Poligami sejak dulu menjadi polemik yang menuai banyak komentar, baik dari kalangan yang pro maupun kontra. Dulu saat awal kuliah pun, aku sempat menulis bahasan tentang poligami untuk makalah tugas kewarganegaraan. 

Baik pro maupun kotra sebenarnya punya alasan masing-masing, namun, setiap manusia pasti mempunyai kecenderungan untuk memihak yang mana. 

Kalau aku, sejak awal tau tentang poligami memang menganggap bahwa poligami adalah pilihan yang tidak cocok bagiku. 


Pertama karena aku pencemburu. Satu orang perempuan yang cemburu cukup untuk meruntuhkan satu dunia, Hihi... itu pendapatku. Jadi jangan coba-coba dekat-dekat dengan perempuan yang sedang cemburu. Bisa kena libas juga nanti :D

Kedua karena berlaku adil pada lebih dari seorang perempuan bukanlah perkara mudah. Akan ada banyak selisih paham tentang kewajiban dan hak yang didapat oleh seorang istri yang suaminya berpoligami. 

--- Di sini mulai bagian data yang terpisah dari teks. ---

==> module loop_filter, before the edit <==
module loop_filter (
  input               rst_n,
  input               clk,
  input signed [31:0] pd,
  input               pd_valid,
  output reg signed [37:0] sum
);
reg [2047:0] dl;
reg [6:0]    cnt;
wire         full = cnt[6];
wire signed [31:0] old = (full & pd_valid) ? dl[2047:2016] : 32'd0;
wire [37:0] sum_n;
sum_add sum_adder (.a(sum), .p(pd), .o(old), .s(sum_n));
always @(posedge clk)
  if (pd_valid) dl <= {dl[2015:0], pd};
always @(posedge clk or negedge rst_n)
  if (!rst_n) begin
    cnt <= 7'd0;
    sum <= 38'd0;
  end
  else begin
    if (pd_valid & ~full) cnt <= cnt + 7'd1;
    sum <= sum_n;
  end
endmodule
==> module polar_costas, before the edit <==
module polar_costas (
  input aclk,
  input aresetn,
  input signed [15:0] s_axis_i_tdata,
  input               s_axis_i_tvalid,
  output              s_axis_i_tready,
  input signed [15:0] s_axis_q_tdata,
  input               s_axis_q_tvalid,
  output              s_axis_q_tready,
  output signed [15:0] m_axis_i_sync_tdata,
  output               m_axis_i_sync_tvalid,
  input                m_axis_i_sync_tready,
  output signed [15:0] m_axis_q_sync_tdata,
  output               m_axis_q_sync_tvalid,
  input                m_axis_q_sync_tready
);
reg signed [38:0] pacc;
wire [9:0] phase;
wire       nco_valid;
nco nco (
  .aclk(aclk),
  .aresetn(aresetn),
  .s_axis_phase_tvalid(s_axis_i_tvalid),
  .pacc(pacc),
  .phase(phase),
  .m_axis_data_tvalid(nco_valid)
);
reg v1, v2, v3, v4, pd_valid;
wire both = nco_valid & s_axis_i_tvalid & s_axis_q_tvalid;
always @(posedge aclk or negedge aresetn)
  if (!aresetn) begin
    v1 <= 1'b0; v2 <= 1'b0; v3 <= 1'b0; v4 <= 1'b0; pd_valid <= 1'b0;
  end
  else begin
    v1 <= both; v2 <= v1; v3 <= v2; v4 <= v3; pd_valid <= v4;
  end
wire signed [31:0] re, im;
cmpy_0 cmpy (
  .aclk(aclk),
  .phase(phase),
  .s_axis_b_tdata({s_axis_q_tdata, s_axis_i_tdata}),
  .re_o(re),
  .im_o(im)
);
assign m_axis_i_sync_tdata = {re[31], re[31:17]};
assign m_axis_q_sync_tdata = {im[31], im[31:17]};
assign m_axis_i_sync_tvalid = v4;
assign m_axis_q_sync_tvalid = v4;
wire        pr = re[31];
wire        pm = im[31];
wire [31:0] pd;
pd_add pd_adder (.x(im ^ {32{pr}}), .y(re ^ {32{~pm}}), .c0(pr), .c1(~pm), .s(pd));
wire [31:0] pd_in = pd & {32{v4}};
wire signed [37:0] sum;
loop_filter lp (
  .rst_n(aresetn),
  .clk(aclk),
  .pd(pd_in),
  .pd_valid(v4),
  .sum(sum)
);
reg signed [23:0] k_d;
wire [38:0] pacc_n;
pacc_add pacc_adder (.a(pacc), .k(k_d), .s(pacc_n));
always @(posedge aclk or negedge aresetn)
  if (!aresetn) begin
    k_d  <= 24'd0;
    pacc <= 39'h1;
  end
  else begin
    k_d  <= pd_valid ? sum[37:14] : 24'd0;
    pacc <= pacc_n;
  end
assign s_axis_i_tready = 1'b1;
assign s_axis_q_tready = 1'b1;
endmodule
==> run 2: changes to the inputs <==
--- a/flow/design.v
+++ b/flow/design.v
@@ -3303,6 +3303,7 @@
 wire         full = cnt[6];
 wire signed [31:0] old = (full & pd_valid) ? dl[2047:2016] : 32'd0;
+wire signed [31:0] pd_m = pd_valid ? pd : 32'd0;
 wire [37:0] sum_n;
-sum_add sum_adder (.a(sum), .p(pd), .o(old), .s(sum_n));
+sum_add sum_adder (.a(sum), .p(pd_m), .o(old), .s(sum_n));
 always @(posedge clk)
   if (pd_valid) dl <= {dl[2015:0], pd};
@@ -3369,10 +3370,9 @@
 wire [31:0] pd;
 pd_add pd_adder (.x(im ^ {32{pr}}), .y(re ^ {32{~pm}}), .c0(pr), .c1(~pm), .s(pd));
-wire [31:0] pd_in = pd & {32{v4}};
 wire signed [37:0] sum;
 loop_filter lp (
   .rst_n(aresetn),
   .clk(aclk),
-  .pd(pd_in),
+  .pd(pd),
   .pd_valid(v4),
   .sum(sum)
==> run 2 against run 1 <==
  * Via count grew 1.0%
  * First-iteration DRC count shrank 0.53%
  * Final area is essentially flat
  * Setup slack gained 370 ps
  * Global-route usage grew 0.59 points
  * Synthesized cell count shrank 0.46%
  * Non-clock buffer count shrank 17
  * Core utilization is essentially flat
Context: an optimization exercise on an open-source flow, tuned for small area, a short achievable clock period and few clock cycles. The choices shown serve that exercise and are no tape-out recipe. The RTL of this run was laid out without a check of its function. Power is estimated from default activity; no workload was simulated.

===== design/flow/run.sh =====
#!/bin/bash
# synth_recipe.tcl (not shown) runs the flow's synth.tcl, then flattens the netlist and writes it again
# the make line also repeats each setting of config.mk as NAME=value (left out here)
make -C /OpenROAD-flow-scripts/flow DESIGN_CONFIG=/design/flow/config.mk WORK_HOME=/design/flow/orfs CLKGATE_MAP_FILE= SYNTH_SCRIPT=/design/flow/synth_recipe.tcl finish

===== design/flow/config.mk =====
export PLATFORM = sky130hd
export DESIGN_NAME = systol_new1
export DESIGN_NICKNAME = systol_new1
export VERILOG_FILES = /design/flow/design.v
export SDC_FILE = /design/flow/constraint.sdc
export NUM_CORES = 4
export LEC_CHECK = 0
export CAP_MARGIN = 20
export CORE_MARGIN = 2
export CORE_UTILIZATION = 40
export CTS_BUF_LIST = sky130_fd_sc_hd__clkbuf_16
export CTS_CLUSTER_DIAMETER = 300
export CTS_CLUSTER_SIZE = 28
export SETUP_SLACK_MARGIN = 4.4
export SLEW_MARGIN = 20

===== design/flow/constraint.sdc =====
create_clock -name core_clock -period 7.0 [get_ports {clk}]
set_input_delay 1.4000 -clock core_clock [delete_from_list [all_inputs] [get_ports {clk}]]
set_output_delay 1.4000 -clock core_clock [all_outputs]
set_load 0.01 [all_outputs]
This design comes from an exercise in tuning for small area, a short achievable clock period and few clock cycles per item on the open sky130 flow, not from production work. Function was checked by simulation only, so behaviour that the tests miss may differ from the original. The clock port is modelled as an ideal driver; clocking choices that lean on that would not hold on a real chip. Power and IR drop assume default switching activity.

## sobel_gx_gy
module sobel_gx_gy#(
    parameter p_data_bits = 8
) (
    input wire i_clk,
    input wire i_rst,
    output wire busy_out,
    input wire valid_in,
    input wire [9*p_data_bits-1:0] data_in,
    output reg valid_out,
    output reg [p_data_bits-1:0] data_out_gx,
    output reg [p_data_bits-1:0] data_out_gy
);
export LEC_CHECK = 0
export ABC_AREA = 1
export CAP_MARGIN = 20
export CORE_MARGIN = 2
export CORE_UTILIZATION = 65
export SLEW_MARGIN = 20
create_clock -name core_clock -period 4.2 [get_ports {i_clk}]
standard.sh (not shown) runs the stock make flow with config.mk's settings and CLKGATE_MAP_FILE= SYNTH_SCRIPT=/design/flow/synth_recipe.tcl, a recipe that flattens the netlist after the stock synthesis.
==> flow/flow/run.sh <==
#!/bin/bash
# Standard ORFS layout with these changes:
#  - Yosys's synth runs with -noabc, so its generic ABC pass does not
#    restructure the written-out carry-save adders before extract_fa maps them
#    to full-adder cells (the registers and the final ABC mapping are as in
#    the standard synthesis);
#  - clock tree synthesis adds no dummy loads;
#  - the port buffers are plain buf_1 cells instead of the resizer's default
#    pick (a 10 um2 delay buffer);
#  - after clock tree synthesis, flow/skew.tcl puts a clock buffer in front of
#    the output registers, so their clock arrives a little later.  This gives
#    the register-to-register paths that end there more time; the input paths
#    are untouched, and the output paths only lose slack.
set -euo pipefail
export BUFFER_PORTS_ARGS="-buffer_cell sky130_fd_sc_hd__buf_1"
export SYNTH_ARGS="-noabc"
# ORFS cts.tcl arguments, plus -dont_use_dummy_load (no dummy clock loads)
export CTS_ARGS="-sink_clustering_enable -repair_clock_nets -dont_use_dummy_load"
R=orfs/results/sky130hd/sobel_gx_gy/base
bash standard.sh cts > orfs_to_cts.log 2>&1
SKEW_IN=$R/4_cts.odb SKEW_OUT=$R/4_cts_skew.odb SKEW_CELL=sky130_fd_sc_hd__clkbuf_4 \
  openroad -no_init -exit flow/skew.tcl > skew.log 2>&1
mv -f $R/4_cts_skew.odb $R/4_cts.odb
bash standard.sh finish > orfs_finish.log 2>&1
Other scripts of this flow, unchanged in this note and not shown: flow/flow/skew.tcl
Testbench counts at the start, summed over its fixed seeds: cycles 3,216, items 3,200.
Rerun with:
- SETUP_SLACK_MARGIN: default -> 2.45
Effect:
- routed wire length came out higher by 24%
- clock power fell by about 2%
- die area does not change
- final cell count grows by 0.39%
- synthesized cell count is unchanged
- maximum frequency is about the same
- area after synthesis does not change
- via count rises by 6.1%
- power went up by 23%
- cell area is higher by 11%

* * *

Another version of the RTL of sobel_gx_gy (not shown whole).
For scale: roughly 54 flip-flops, roughly 93 I/O pins.
==> flow/design.v (excerpt) <==
module sobel_gx_gy#(
    parameter p_data_bits = 8
) (
    input wire i_clk,
    input wire i_rst,
    output wire busy_out,
    input wire valid_in,
    input wire [9*p_data_bits-1:0] data_in,
    output reg valid_out,
    output reg [p_data_bits-1:0] data_out_gx,
    output reg [p_data_bits-1:0] data_out_gy
);
wire [7:0] a00 = data_in[71:64];
wire [7:0] a10 = data_in[63:56];
wire [7:0] a20 = data_in[55:48];
wire [7:0] a01 = data_in[47:40];
wire [7:0] a21 = data_in[31:24];
wire [7:0] a02 = data_in[23:16];
wire [7:0] a12 = data_in[15:8];
wire [7:0] a22 = data_in[7:0];
assign busy_out = 1'b0;
reg [8:0] e_r, f_r, g_r, h_r;
reg       valid_r;
always @(posedge i_clk) begin
    e_r     <= a00 + {1'b0, ~a22};
    f_r     <= a02 + {1'b0, ~a20};
    g_r     <= a01 + {1'b0, ~a21};
    h_r     <= a10 + {1'b0, ~a12};
    valid_r <= valid_in & ~i_rst;
end
wire [10:0] sx = e_r + f_r + {g_r, 1'b0};
wire [10:0] sy = e_r + {2'b00, ~f_r} + {h_r, 1'b0} - 11'd1;
always @(posedge i_clk) begin
    valid_out   <= valid_r & ~i_rst;
    data_out_gx <= sx[10:3];
    data_out_gy <= sy[10:3];
end
endmodule
==> flow/config.mk <==
export PLATFORM = sky130hd
export DESIGN_NAME = sobel_gx_gy
export DESIGN_NICKNAME = sobel_gx_gy
export VERILOG_FILES = /design/flow/design.v
export SDC_FILE = /design/flow/constraint.sdc
export NUM_CORES = 4
export LEC_CHECK = 0
export ABC_AREA = 1
export CAP_MARGIN = 20
export CORE_MARGIN = 2
export CORE_UTILIZATION = 40
export SLEW_MARGIN = 20
==> flow/constraint.sdc <==
create_clock -name core_clock -period 4.2 [get_ports {i_clk}]
set_input_delay 0.8400 -clock core_clock [delete_from_list [all_inputs] [get_ports {i_clk}]]
set_output_delay 0.8400 -clock core_clock [all_outputs]
set_load 0.01 [all_outputs]
==> flow/flow/run.sh <==
#!/bin/bash
# Standard ORFS layout, except that the port buffers are plain buf_1 cells
# instead of the resizer's default pick (a 10 um2 delay buffer).
set -euo pipefail
export BUFFER_PORTS_ARGS="-buffer_cell sky130_fd_sc_hd__buf_1"
bash standard.sh finish > orfs_flow.log 2>&1
Testbench counts at the start, summed over its fixed seeds: cycles 3,216, items 3,200.
Change:
==> flow/run.sh (new file) <==
#!/bin/bash
# synth_recipe.tcl (not shown) runs the flow's synth.tcl, then flattens the netlist and writes it again
# the make line also repeats each setting of config.mk as NAME=value (left out here)
make -C /OpenROAD-flow-scripts/flow DESIGN_CONFIG=/design/flow/config.mk WORK_HOME=/design/flow/orfs CLKGATE_MAP_FILE= SYNTH_SCRIPT=/design/flow/synth_recipe.tcl finish
Settings changed: ABC_AREA 1 to not set, SETUP_SLACK_MARGIN set to 2.4.
removed: flow/flow/run.sh
removed: flow/standard.sh
What happened: The changed run ran to the end with no violations; cell count shrinks by 3.0%; routed wire length grows by 31%; cell area grows by 45%; critical path depth shrinks by 2; synthesized area is about the same; power grows by 40%; hold slack improves by 46 ps.
Change:
Settings changed: SETUP_SLACK_MARGIN 2.4 to not set.
After rerunning: Power goes down by about 23%. First-iteration DRC count grows by 6.7%. Setup slack degrades by 190 ps. Cell area is lower by about 23%.
Change:
==> flow/flow/run.sh (new file) <==
#!/bin/bash
# Standard ORFS layout, except that the port buffers are plain buf_1 cells
# instead of the resizer's default pick (a 10 um2 delay buffer).
set -euo pipefail
export BUFFER_PORTS_ARGS="-buffer_cell sky130_fd_sc_hd__buf_1"
bash standard.sh finish > orfs_flow.log 2>&1
==> flow/standard.sh (new file) <==
#!/bin/bash
# synth_recipe.tcl (not shown) runs the flow's synth.tcl, then flattens the netlist and writes it again
# the make line also repeats each setting of config.mk as NAME=value (left out here)
make -C /OpenROAD-flow-scripts/flow DESIGN_CONFIG=/design/flow/config.mk WORK_HOME=/design/flow/orfs CLKGATE_MAP_FILE= SYNTH_SCRIPT=/design/flow/synth_recipe.tcl "${@:-finish}"
removed: flow/run.sh
Effect:
- The changed run finished with timing, DRC and antenna clean
- final area goes down by 11%
- wire length goes down by 4.5%
- via count goes down by 2.6%
- power goes down by 4.8%
- setup slack improved by 41 ps
- fmax goes up by 1.5%
- die area stays the same
- final cell count is unchanged
- non-clock buffer count stays the same
- clock power goes up by 8.5%

[separate check: timing with driven ports]
In the flow no input, the clock included, has a driving cell. The finished layouts below were timed again as built, in two steps.
Step 1, drivers: a clkbuf_16 drives i_clk and a buf_2 each remaining input, both assumed.
Step 2 times the ports against the registers' clock, not the clock port: input delays grow and output delays shrink by t, the midpoint of the rising clock arrivals with the driver on.
Three values: no drivers, after step 1, after step 2; two values: the first two.
| run | t, ns | setup WS [ns] | worst register clock-pin slew, ns | worst slew at a driven data input, ns | cell pins on the clock port's net |
|---|---|---|---|---|---|
| the first run of note 1 | 0.405 | 2.405 / 2.407 / 2.001 | 0.07 / 0.07 | 0.05 | 1 |
| the second run of note 1 | 0.412 | 2.402 / 2.392 / 1.980 | 0.07 / 0.07 | 0.05 | 1 |
| the first run of note 2 | 0.340 | 1.773 / 1.773 / 1.773 | 0.10 / 0.10 | 0.03 | 1 |
| the second run of note 2 | 0.323 | 1.664 / 1.664 / 1.664 | 0.10 / 0.10 | 0.06 | 1 |
| the third run of note 2 | 0.333 | 1.476 / 1.486 / 1.153 | 0.10 / 0.10 | 0.05 | 1 |
| the fourth run of note 2 | 0.322 | 1.517 / 1.517 / 1.517 | 0.09 / 0.09 | 0.03 | 1 |
After both steps setup and hold are still met in every run listed. For the second run of note 1, which loses most, drivers alone change the setup slack by -0.010 ns; drivers and shift together by -0.422 ns.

Ketiga, karena aku melihat sendiri bahwa poligami yang dilakukan oleh pakdheku tidak berjalan dengan lancar, bahkan sampai istri ke-4 pun tidak cocok dengan istri yang lainnya. Karena itu sampai pakdhe ku sudah menua sekarang, usianya hampir 70 tahun, justru di usia yang kian senja pakdhe tidak mendapatkan perhatian yang layak dari anak maupun mantan istrinya(si istri minta cerai pada akhirnya). Mereka memilih hidup sendiri-sendiri dan tidak saling mengunjungi di usia yang semakin menua. 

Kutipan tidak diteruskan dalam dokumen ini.